Curiously, when Michelle disarms the intruder, Beverley
loses her cool, grabs the gun, knocks poor junior resident Dr. Sinclair
unconscious, and flees the hospital, apparently feeling no gratitude to the
doctors who gave her a gorgeous new face—“she was certainly no ravishing
beauty” before the accident, apparently. Her methods aren’t any more effective
than her would-be attacker, as both are quickly captured by Lt. Harding’s
officers. Beverley is actually Mrs. Friedman—no first name, poor thing—an
intern MD who lost her license for stealing drugs that induce uterine
contractions, apparently set on a career as a criminal abortionist even fresh
out of medical school. And one of her victims had turned out to be the
girlfriend of a crazed thug who swore revenge, though Mrs. Friedman turned out
to be a better assassin than he was.
The curious thing is that when the whole escapade is
explained in the hospital chief’s office afterward, it turns out that Dr.
Rentoul had been aware of Lt. Harding’s suspicion of Beverley and had agreed to
help with the investigation. So it is especially odd that he spent so much time
and care rebuilding her face, and that he seemed to be falling in love with
her. “It was odd the way I felt about her, Michelle,” he pathetically attempts
to explain. “I believed that Harding’s suspicious had a sound basis right from
the night of the accident.
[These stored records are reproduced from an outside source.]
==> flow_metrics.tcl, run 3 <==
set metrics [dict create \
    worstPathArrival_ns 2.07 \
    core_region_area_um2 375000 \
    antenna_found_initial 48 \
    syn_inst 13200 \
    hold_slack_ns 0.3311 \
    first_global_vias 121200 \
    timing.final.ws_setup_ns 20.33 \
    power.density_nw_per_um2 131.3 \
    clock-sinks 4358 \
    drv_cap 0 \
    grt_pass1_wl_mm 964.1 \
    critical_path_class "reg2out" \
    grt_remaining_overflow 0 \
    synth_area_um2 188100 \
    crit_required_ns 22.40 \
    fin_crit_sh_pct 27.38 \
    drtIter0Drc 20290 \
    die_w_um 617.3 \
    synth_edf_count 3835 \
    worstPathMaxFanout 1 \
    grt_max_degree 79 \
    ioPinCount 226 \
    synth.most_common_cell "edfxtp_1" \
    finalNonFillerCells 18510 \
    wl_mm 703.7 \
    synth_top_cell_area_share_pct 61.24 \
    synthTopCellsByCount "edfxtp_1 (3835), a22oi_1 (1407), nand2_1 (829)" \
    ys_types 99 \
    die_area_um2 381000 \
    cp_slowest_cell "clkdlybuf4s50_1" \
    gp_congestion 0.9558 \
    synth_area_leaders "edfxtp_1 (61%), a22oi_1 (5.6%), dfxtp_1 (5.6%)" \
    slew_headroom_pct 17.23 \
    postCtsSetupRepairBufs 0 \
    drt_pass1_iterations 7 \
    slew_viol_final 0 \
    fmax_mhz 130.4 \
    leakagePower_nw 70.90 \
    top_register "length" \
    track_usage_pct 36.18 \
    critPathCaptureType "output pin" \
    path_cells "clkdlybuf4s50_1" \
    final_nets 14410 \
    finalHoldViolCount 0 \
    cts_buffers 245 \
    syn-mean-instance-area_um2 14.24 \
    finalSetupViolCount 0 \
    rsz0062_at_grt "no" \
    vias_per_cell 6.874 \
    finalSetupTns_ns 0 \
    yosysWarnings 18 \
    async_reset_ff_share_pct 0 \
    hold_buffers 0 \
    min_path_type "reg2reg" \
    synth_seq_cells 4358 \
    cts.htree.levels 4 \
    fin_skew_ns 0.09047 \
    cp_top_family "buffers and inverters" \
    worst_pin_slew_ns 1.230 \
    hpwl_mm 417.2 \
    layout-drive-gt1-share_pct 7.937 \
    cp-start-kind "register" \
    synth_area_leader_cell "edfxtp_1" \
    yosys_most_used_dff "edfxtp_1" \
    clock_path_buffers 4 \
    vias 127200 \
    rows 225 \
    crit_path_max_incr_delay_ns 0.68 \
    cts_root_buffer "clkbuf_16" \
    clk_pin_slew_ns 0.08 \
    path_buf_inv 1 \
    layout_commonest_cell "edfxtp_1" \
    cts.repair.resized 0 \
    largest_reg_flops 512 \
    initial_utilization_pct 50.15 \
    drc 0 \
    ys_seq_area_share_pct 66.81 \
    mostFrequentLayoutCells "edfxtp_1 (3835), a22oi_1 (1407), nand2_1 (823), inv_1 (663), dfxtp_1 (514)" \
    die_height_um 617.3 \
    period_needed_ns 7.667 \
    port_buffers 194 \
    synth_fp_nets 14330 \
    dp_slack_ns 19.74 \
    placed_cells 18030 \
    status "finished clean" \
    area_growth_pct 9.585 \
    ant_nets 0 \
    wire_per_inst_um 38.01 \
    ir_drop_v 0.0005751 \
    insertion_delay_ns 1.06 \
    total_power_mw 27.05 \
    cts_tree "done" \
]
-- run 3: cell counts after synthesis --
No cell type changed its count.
Yet, as I watched the surgery bring shape and life
and expression to her face, I was attracted, too.” So despite this weird twist
in Dr. Rentoul’s character, Michelle agrees to a date with him on the last
pages, and “it was as though Michelle had come home to where she had belonged.”
Back to serving him coffee in his office?
The book is fairly perfunctory, without interesting writing
or plotting to keep it going. There’s a lot here about facial reconstruction
surgery, which fills the pages, and the story line about Dr. Rentoul falling in
love with this woman solely based on her appearance—which he is giving her
himself—despite his suspicion of her lethal hobby would be too hard to swallow
if you haven’t read more than 300 other VNRNs in which men repeatedly do
similar stupid things. And if you hadn’t spent years in the company of real-life
American men. Michelle is a cipher throughout most of the book, mostly just
witnessing the activity around her until she uncharacteristically leaps into
action at the end to disarm the thug. I was also surprised that Beverley would
jeopardize her disguise by aiding another patient; I’d be more convinced if
she’d instead acted to bump off someone who might have been able to identify
her—and it would have been easy enough to put one of her former patients in the
next room. Lastly, I'n not sure why this book is called Nurse Deceived when in fact the nurse was not deceived one bit. All in all, this book is unsatisfying and uninteresting, and you
should not be deceived into reading it.